João Valente – Etapa 2, GRVC

A aldeia de Quadrazais, “terra” de gíria muito própria e onde o contrabando foi modo de sobrevivência durante largos anos, foi a localidade em que partimos rumo à segunda etapa desta grande rota. E que etapa!

Percorridos os 1200 metros que nos levavam de novo ao trilho da GRVC, caminhamos em pendente sobretudo ascendente cerca de 6-7km’s até ao Alto da Machoca (1078m de altitude) inserido no coração da Reserva Natural da Serra da Malcata! É, na verdade, uma subida exigente, em que o sacrífico é soberbamente recompensado pela paisagem que os nossos olhos podem contemplar! Do posto de vigia ali presente avistamos o Côa, a Barragem do Sabugal e a cidade que lhe dá nome! É tempo de repousar e respirar… é tempo de fotografia! Cada fotografia tenta transmitir um olhar mais atento, um sentimento, uma emoção… uma ligação ao território que nos brinda e nos acolhe. Assim é esta Grande Rota do Vale do Côa!

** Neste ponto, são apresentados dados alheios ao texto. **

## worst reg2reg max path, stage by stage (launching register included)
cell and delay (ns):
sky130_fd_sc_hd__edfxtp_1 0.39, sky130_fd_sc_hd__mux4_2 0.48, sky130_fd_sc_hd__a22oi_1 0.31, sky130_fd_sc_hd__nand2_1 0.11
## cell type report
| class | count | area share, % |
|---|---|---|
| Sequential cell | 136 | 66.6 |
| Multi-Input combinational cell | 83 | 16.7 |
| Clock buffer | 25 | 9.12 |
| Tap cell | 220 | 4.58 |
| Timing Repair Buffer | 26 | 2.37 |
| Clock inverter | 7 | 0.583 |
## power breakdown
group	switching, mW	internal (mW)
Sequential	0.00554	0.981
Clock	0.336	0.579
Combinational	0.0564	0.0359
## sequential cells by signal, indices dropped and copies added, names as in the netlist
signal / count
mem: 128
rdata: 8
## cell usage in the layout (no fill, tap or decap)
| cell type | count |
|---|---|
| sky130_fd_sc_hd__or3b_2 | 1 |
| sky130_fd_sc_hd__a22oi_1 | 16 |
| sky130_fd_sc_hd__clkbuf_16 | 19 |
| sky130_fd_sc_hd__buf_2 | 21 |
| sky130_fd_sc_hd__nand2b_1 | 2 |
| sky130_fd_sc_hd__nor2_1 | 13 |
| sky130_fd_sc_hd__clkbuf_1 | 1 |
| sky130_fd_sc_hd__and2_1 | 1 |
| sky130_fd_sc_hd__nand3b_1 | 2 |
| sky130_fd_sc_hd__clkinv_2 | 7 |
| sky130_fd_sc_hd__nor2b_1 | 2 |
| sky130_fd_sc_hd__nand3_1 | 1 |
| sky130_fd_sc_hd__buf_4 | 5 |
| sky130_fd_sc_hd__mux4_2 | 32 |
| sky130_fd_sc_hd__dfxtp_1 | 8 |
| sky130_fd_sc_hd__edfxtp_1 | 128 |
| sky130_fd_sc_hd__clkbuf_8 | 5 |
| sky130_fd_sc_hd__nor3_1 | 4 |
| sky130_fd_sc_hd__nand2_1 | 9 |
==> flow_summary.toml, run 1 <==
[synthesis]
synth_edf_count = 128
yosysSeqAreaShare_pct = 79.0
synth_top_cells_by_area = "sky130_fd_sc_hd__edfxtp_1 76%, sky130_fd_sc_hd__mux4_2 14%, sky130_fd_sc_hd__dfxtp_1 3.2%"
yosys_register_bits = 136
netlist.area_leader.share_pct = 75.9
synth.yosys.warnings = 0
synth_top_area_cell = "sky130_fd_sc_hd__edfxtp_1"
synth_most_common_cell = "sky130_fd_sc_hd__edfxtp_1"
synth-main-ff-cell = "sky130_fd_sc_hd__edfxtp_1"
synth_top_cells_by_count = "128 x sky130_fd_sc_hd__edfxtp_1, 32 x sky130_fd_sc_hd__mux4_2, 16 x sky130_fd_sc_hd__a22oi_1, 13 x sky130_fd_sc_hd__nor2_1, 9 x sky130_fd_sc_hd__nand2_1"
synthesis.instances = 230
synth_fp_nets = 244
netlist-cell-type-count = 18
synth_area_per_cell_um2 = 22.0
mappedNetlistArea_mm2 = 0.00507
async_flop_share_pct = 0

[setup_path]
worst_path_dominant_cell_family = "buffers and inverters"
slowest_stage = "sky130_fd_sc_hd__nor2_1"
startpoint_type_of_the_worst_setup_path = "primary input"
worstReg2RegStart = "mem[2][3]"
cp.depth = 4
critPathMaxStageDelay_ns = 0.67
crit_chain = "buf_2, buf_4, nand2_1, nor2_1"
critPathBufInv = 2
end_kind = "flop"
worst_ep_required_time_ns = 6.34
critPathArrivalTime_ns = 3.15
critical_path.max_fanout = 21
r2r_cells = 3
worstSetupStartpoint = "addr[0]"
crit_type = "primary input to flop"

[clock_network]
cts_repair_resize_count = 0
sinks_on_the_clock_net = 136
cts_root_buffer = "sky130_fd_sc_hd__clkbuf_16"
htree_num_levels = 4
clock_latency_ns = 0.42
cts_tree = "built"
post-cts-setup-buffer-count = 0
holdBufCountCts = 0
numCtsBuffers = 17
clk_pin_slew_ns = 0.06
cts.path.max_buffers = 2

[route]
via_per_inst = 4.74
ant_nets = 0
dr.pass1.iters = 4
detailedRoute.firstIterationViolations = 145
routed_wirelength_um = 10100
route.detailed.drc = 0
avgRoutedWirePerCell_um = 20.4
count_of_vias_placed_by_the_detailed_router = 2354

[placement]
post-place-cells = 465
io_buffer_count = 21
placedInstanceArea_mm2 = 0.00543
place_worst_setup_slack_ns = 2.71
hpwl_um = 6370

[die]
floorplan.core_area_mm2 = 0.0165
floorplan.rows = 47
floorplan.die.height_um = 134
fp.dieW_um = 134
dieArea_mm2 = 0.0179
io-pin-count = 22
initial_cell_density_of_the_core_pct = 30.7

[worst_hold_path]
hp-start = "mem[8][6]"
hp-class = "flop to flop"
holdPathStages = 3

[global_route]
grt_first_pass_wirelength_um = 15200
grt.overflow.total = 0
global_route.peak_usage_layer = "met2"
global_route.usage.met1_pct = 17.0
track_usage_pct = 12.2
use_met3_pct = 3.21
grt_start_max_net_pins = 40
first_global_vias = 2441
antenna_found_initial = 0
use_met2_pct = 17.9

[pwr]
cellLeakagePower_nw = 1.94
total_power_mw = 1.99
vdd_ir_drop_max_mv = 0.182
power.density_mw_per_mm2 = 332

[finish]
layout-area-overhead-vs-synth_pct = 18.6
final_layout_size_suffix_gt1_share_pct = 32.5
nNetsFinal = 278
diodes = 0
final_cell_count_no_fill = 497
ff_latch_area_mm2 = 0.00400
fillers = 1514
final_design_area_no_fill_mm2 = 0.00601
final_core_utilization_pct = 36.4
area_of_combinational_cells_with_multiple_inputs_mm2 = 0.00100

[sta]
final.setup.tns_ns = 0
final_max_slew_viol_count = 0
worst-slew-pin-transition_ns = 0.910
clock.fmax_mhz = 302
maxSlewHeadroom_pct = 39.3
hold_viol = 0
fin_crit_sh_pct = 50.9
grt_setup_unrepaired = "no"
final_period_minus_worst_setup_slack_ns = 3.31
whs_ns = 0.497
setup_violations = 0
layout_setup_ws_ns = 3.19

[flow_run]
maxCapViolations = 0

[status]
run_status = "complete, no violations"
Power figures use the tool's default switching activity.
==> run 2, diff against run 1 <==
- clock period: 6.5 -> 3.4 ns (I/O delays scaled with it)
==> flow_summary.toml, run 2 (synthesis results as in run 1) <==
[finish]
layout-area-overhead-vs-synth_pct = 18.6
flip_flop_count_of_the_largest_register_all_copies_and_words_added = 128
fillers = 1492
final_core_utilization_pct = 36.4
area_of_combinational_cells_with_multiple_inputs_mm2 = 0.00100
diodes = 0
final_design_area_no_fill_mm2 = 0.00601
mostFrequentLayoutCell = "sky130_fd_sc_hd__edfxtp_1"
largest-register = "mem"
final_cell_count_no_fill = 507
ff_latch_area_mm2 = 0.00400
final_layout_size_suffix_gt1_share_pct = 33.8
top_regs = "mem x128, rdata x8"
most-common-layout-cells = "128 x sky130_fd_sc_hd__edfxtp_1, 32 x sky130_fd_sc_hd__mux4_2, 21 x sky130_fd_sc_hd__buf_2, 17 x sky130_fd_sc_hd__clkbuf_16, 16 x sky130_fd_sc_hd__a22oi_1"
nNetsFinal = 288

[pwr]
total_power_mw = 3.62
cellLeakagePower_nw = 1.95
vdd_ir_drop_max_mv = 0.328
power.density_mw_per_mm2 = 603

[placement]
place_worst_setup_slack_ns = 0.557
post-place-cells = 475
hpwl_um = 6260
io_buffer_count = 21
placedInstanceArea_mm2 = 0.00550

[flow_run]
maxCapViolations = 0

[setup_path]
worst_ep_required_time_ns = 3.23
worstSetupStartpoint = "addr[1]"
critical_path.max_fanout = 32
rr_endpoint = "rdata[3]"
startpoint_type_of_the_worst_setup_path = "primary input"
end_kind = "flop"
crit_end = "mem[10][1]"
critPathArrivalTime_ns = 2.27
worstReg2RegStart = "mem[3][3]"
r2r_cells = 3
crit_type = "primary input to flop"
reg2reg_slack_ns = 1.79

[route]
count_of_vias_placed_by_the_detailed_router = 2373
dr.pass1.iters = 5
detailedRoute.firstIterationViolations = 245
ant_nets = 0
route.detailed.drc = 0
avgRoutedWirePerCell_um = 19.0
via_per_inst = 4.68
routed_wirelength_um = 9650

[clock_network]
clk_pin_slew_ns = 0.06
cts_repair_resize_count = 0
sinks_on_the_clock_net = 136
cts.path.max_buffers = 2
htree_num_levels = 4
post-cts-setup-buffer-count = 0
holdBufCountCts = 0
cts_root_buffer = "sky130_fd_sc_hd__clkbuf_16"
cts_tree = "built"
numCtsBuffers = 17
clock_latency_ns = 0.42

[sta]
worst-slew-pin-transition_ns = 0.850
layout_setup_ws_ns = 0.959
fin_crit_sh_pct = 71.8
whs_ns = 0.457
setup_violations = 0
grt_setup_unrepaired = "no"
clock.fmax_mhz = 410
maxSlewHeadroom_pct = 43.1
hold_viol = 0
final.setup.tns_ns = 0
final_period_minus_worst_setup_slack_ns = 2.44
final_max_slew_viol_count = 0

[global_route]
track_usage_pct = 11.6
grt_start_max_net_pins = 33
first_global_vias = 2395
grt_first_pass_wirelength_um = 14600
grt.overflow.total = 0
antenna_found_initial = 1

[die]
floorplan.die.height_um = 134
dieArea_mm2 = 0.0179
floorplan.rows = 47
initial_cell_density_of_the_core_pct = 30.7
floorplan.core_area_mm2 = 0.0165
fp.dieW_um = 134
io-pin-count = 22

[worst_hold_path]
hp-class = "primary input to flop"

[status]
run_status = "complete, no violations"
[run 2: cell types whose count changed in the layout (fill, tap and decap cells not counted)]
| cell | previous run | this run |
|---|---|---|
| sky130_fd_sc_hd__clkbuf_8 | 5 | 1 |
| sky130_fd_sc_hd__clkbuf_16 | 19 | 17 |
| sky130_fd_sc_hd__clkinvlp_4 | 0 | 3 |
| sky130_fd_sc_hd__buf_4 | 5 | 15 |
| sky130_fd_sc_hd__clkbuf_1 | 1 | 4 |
**src/hw/rtl/pdc_pkg.sv**
```systemverilog
// shared types, default settings and coding constants for the pwm period and dead-time calculator
package pdc_pkg;

    localparam longint unsigned CLOCK_HZ_DEF = 64'd180000000;
    localparam longint unsigned FREQ_MIN_DEF = 64'd20000;
    localparam longint unsigned FREQ_MAX_DEF = 64'd200000;
    localparam longint unsigned DEAD_MIN_DEF = 64'd100;
    localparam longint unsigned DEAD_MAX_DEF = 64'd1000;

    localparam longint unsigned NS_PER_S = 64'd1000000000;
    localparam longint unsigned NS_HALF  = 64'd500000000;
    localparam int unsigned     NS_DIV_W = 30;

    localparam logic [7:0]  CODE_EXT   = 8'h80;
    localparam logic [31:0] STEP_MAX   = 32'd127;
    localparam logic [31:0] EXT_BIAS   = 32'd64;
    localparam logic [31:0] EXT_MAX    = 32'd63;
    localparam logic [31:0] RELOAD_CAP = 32'd65536;
    localparam logic [15:0] RELOAD_MAX = 16'hffff;

    typedef struct packed {
        logic [31:0] freq_hz;
        logic [15:0] deadtime_ns;
    } req_word_t;

    typedef struct packed {
        logic [15:0] period_reload;
        logic [15:0] compare_half;
        logic [7:0]  deadtime_code;
    } res_word_t;

endpackage

```
**src/hw/rtl/pdc_cell.sv**
```systemverilog
// one restoring division step: takes a dividend bit, yields a quotient bit
module pdc_cell #(
    parameter int unsigned DW = 8,
    parameter int unsigned NB = 8
) (
    input  logic          clk,
    input  logic          en,
    input  logic [DW-1:0] rem_in,
    input  logic [NB-1:0] bits_in,
    input  logic [NB-1:0] quot_in,
    input  logic [DW-1:0] div_in,
    output logic [DW-1:0] rem,
    output logic [NB-1:0] bits,
    output logic [NB-1:0] quot,
    output logic [DW-1:0] div
);

    logic [DW-1:0] rem_reg,  rem_next;
    logic [NB-1:0] bits_reg, bits_next;
    logic [NB-1:0] quot_reg, quot_next;
    logic [DW-1:0] div_reg;
    logic [DW:0]   trial;
    logic [DW:0]   diff;
    logic          ge;

    assign trial = {rem_in, bits_in[NB-1]};
    assign diff  = trial - {1'b0, div_in};
    assign ge    = (trial >= {1'b0, div_in});

    // partial remainder stays below the divisor, so it fits DW bits
    assign rem_next  = ge ? diff[DW-1:0] : trial[DW-1:0];
    assign bits_next = bits_in << 1;
    assign quot_next = (quot_in << 1) | NB'(ge);

    always_ff @(posedge clk)
    begin
        if (en)
        begin
            rem_reg  <= rem_next;
            bits_reg <= bits_next;
            quot_reg <= quot_next;
            div_reg  <= div_in;
        end
    end

    assign rem  = rem_reg;
    assign bits = bits_reg;
    assign quot = quot_reg;
    assign div  = div_reg;

endmodule

```
**src/hw/rtl/pdc_out.sv**
```systemverilog
// saturation and dead-time encoding, output register and skid word
module pdc_out #(
    parameter int unsigned NB = 8,
    parameter int unsigned DW = 30
) (
    input  logic               clk,
    input  logic               rst_n,
    input  logic               valid,
    input  logic [NB-1:0]      period_quot,
    input  logic [NB-1:0]      dead_quot,
    input  logic [DW-1:0]      dead_rem,
    input  logic               stall,
    output logic               res_valid,
    output pdc_pkg::res_word_t res_word,
    output logic               hold
);

    logic [31:0]        pq;
    logic [15:0]        reload;
    logic [16:0]        reload_inc;
    logic               round_up;
    logic [NB:0]        steps;
    logic [NB-1:0]      half;
    logic [31:0]        half_w;
    logic [31:0]        ext;
    logic [7:0]         code;
    pdc_pkg::res_word_t enc;

    logic               l_valid_reg;
    pdc_pkg::res_word_t l_word_reg;
    logic               skid_valid_reg;
    pdc_pkg::res_word_t skid_word_reg;

    always_comb
    begin
        pq = 32'(period_quot);
        priority if (pq == 32'd0)
            reload = 16'd0;
        else if (pq > pdc_pkg::RELOAD_CAP)
            reload = pdc_pkg::RELOAD_MAX;
        else
            reload = 16'(pq - 32'd1);
        reload_inc = {1'b0, reload} + 17'd1;

        // round to nearest, ties up, from floor quotient and remainder
        round_up = (dead_rem >= DW'(pdc_pkg::NS_HALF));
        steps    = {1'b0, dead_quot} + (NB+1)'(round_up);
        half     = dead_quot >> 1;
        half_w   = 32'(half);
        priority if (half_w < pdc_pkg::EXT_BIAS)
            ext = 32'd0;
        else if (half_w - pdc_pkg::EXT_BIAS > pdc_pkg::EXT_MAX)
            ext = pdc_pkg::EXT_MAX;
        else
            ext = half_w - pdc_pkg::EXT_BIAS;
        if (32'(steps) <= pdc_pkg::STEP_MAX)
            code = 8'(steps);
        else
            code = pdc_pkg::CODE_EXT | 8'(ext);

        enc.period_reload = reload;
        enc.compare_half  = reload_inc[16:1];
        enc.deadtime_code = code;
    end

    // the row only moves while the skid word is free
    assign hold = skid_valid_reg;

    always_ff @(posedge clk or negedge rst_n)
    begin
        if (!rst_n)
        begin
            l_valid_reg    <= 1'b0;
            skid_valid_reg <= 1'b0;
        end
        else if (!skid_valid_reg)
        begin
            l_valid_reg <= valid;
            if (l_valid_reg && stall)
                skid_valid_reg <= 1'b1;
        end
        else if (!stall)
        begin
            skid_valid_reg <= 1'b0;
        end
    end

    always_ff @(posedge clk)
    begin
        if (!skid_valid_reg)
        begin
            l_word_reg    <= enc;
            skid_word_reg <= l_word_reg;
        end
    end

    assign res_valid = skid_valid_reg | l_valid_reg;
    assign res_word  = skid_valid_reg ? skid_word_reg : l_word_reg;

    a_skid_holds: assert property (@(posedge clk) disable iff (!rst_n)
        skid_valid_reg && stall |=> skid_valid_reg && $stable(skid_word_reg))
        else $error("skid word changed while stalled");

    a_code_form: assert property (@(posedge clk) disable iff (!rst_n)
        l_valid_reg |-> l_word_reg.deadtime_code[7:6] != 2'b11)
        else $error("dead-time code outside both forms");

    a_half_sat: assert property (@(posedge clk) disable iff (!rst_n)
        l_valid_reg && l_word_reg.period_reload == pdc_pkg::RELOAD_MAX
            |-> l_word_reg.compare_half == 16'h8000)
        else $error("compare value wrong at saturated reload");

endmodule

```
**src/hw/rtl/pwm_period_and_deadtime_calc.sv**
```systemverilog
// pwm period and dead-time calculator: clamp and multiply, a row of divider cells, encoder
// a front register, the row of divider cells and the output register lie between an accepted
// request and its result word; N = quotient width of the wider of the two divisions (N = 14 by default)
// throughput: one word per cycle while the skid word is free; each cell of the row resolves one
// quotient bit of the period division and of the dead-time division side by side
// reset: clears the valid flags of the row, the output word and the skid word
module pwm_period_and_deadtime_calc #(
    parameter longint unsigned CLOCK_HZ = pdc_pkg::CLOCK_HZ_DEF,
    parameter longint unsigned FREQ_MIN = pdc_pkg::FREQ_MIN_DEF,
    parameter longint unsigned FREQ_MAX = pdc_pkg::FREQ_MAX_DEF,
    parameter longint unsigned DEAD_MIN = pdc_pkg::DEAD_MIN_DEF,
    parameter longint unsigned DEAD_MAX = pdc_pkg::DEAD_MAX_DEF
) (
    input  logic               clk,
    input  logic               rst_n,
    input  logic               req_valid,
    output logic               req_stall,
    input  pdc_pkg::req_word_t req_word,
    output logic               res_valid,
    input  logic               res_stall,
    output pdc_pkg::res_word_t res_word
);

    // the upper limit wins when the limits cross
    localparam longint unsigned F_LO  = (FREQ_MAX < FREQ_MIN) ? FREQ_MAX : FREQ_MIN;
    localparam longint unsigned F_LO1 = (F_LO == 0) ? 64'd1 : F_LO;
    localparam int unsigned FW_R  = $clog2(FREQ_MAX + 1);
    localparam int unsigned FW    = (FW_R < 1) ? 1 : FW_R;
    localparam int unsigned QP_R  = $clog2(CLOCK_HZ / F_LO1 + 1);
    localparam int unsigned QP    = (QP_R < 1) ? 1 : QP_R;
    localparam int unsigned NSW_R = $clog2(DEAD_MAX + 1);
    localparam int unsigned NSW   = (NSW_R < 1) ? 1 : NSW_R;
    localparam int unsigned CW    = $clog2(CLOCK_HZ + 1);
    localparam int unsigned PW    = NSW + CW;
    localparam int unsigned QD_R  = $clog2(DEAD_MAX * CLOCK_HZ / pdc_pkg::NS_PER_S + 1);
    localparam int unsigned QD    = (QD_R < 1) ? 1 : QD_R;
    localparam int unsigned N     = (QP > QD) ? QP : QD;
    localparam int unsigned DW    = pdc_pkg::NS_DIV_W;

    logic            en;
    logic            hold;
    logic [31:0]     f_lo_cl;
    logic [31:0]     f_cl;
    logic [FW-1:0]   f_eff;
    logic [15:0]     d_lo_cl;
    logic [15:0]     d_cl;
    logic [NSW-1:0]  nsc;
    logic [CW-1:0]   clk_const;
    logic [PW-1:0]   prod;

    logic            front_valid_reg;
    logic [FW-1:0]   f_reg;
    logic [PW-1:0]   prod_reg;
    logic [N-1:0]    cell_valid_reg;

    logic [FW-1:0]   p_rem  [N+1];
    logic [N-1:0]    p_bits [N+1];
    logic [N-1:0]    p_quot [N+1];
    logic [FW-1:0]   p_div  [N+1];
    logic [DW-1:0]   d_rem  [N+1];
    logic [N-1:0]    d_bits [N+1];
    logic [N-1:0]    d_quot [N+1];
    logic [DW-1:0]   d_div  [N+1];

    assign en        = !hold;
    assign req_stall = hold;

    always_comb
    begin
        f_lo_cl = (req_word.freq_hz < 32'(FREQ_MIN)) ? 32'(FREQ_MIN) : req_word.freq_hz;
        f_cl    = (f_lo_cl > 32'(FREQ_MAX)) ? 32'(FREQ_MAX) : f_lo_cl;
        f_eff   = (f_cl == 32'd0) ? FW'(1) : FW'(f_cl);
        d_lo_cl = (req_word.deadtime_ns < 16'(DEAD_MIN)) ? 16'(DEAD_MIN) : req_word.deadtime_ns;
        d_cl    = (d_lo_cl > 16'(DEAD_MAX)) ? 16'(DEAD_MAX) : d_lo_cl;
        nsc     = NSW'(d_cl);
    end

    assign clk_const = CW'(CLOCK_HZ);
    assign prod      = nsc * clk_const;

    always_ff @(posedge clk or negedge rst_n)
    begin
        if (!rst_n)
        begin
            front_valid_reg <= 1'b0;
            cell_valid_reg  <= '0;
        end
        else if (en)
        begin
            front_valid_reg <= req_valid;
            cell_valid_reg  <= (cell_valid_reg << 1) | N'(front_valid_reg);
        end
    end

    always_ff @(posedge clk)
    begin
        if (en)
        begin
            f_reg    <= f_eff;
            prod_reg <= prod;
        end
    end

    // quotients fit N bits, so the dividend from bit N up starts as the remainder
    assign p_rem[0]  = FW'(CLOCK_HZ >> N);
    assign p_bits[0] = N'(CLOCK_HZ);
    assign p_quot[0] = '0;
    assign p_div[0]  = f_reg;
    assign d_rem[0]  = DW'(prod_reg >> N);
    assign d_bits[0] = N'(prod_reg);
    assign d_quot[0] = '0;
    assign d_div[0]  = DW'(pdc_pkg::NS_PER_S);

    for (genvar k = 0; k < N; k++)
    begin : g_row
        pdc_cell #(
            .DW (FW),
            .NB (N)
        ) u_period (
            .clk     (clk),
            .en      (en),
            .rem_in  (p_rem[k]),
            .bits_in (p_bits[k]),
            .quot_in (p_quot[k]),
            .div_in  (p_div[k]),
            .rem     (p_rem[k+1]),
            .bits    (p_bits[k+1]),
            .quot    (p_quot[k+1]),
            .div     (p_div[k+1])
        );

        pdc_cell #(
            .DW (DW),
            .NB (N)
        ) u_dead (
            .clk     (clk),
            .en      (en),
            .rem_in  (d_rem[k]),
            .bits_in (d_bits[k]),
            .quot_in (d_quot[k]),
            .div_in  (d_div[k]),
            .rem     (d_rem[k+1]),
            .bits    (d_bits[k+1]),
            .quot    (d_quot[k+1]),
            .div     (d_div[k+1])
        );
    end

    pdc_out #(
        .NB (N),
        .DW (DW)
    ) u_out (
        .clk         (clk),
        .rst_n       (rst_n),
        .valid       (cell_valid_reg[N-1]),
        .period_quot (p_quot[N]),
        .dead_quot   (d_quot[N]),
        .dead_rem    (d_rem[N]),
        .stall       (res_stall),
        .res_valid   (res_valid),
        .res_word    (res_word),
        .hold        (hold)
    );

    a_row_frozen: assert property (@(posedge clk) disable iff (!rst_n)
        hold |=> $stable(cell_valid_reg) && $stable(front_valid_reg))
        else $error("divider row moved while the skid word was full");

endmodule

```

Do ponto mais alto da Machoca, a progressão é “sempre” em descida até à pacata aldeia da Malcata…. que nos dá a conhecer a peculiar Casa do Sal, a “altaneira” Torre sineira, e o Forno Comunitário, local onde muitos fomentavam o encontro, partilha e cooperação na cozedura do pão e não raras vezes o conforto da alma e corpo para os mais necessitados do povo! Outros tempos…

Com passagem pelo Parque de Merendas, Capela de São Domingos e por trilhos muito próximos da Barragem do Sabugal, circundamos o paredão da mesma com visita breve ao Santuário Nossa Senhora da Graça.

A chegada à sede de município, Sabugal, culmino desta etapa é feita pela margem direita do rio Côa pelo trilho de pé posto que acede à Praia Fluvial da Devesa. Trilho com alguma vegetação alta que obriga a alguma (muita!) destreza e até aventura!

Já na cidade do Sabugal e com as águas cristalinas do Côa na praia fluvial… avistam-se as torres do Castelo do Sabugal, também conhecido pelo Castelo das Cinco Quinas devido ao formato incomum de sua torre de menagem. Aqui respira(m)-se história(s), cultura, tradição!

Terminámos a etapa junto da fortificação, paredes meias com os Palheiros do Castelo no Largo de Alcanizes, turismo rural de eleição e bom gosto, que nos deu guarda e recuperação noite dentro.

Na etapa 2 da GRVC, ultrapassamos as 5 horas de caminho… mas com tempo de contemplação e descoberta das boas “coisas” que este território nos brinda! Continuámos a nossa escrita… na Grande Rota do Vale do Coa… continuámos a escrever no nosso caderno das emoções! Porque a natureza nos brinda, porque os nossos antepassados nos deixam legado e herança… de tradições e testemunhos! Nós só temos de aproveitar… vivendo!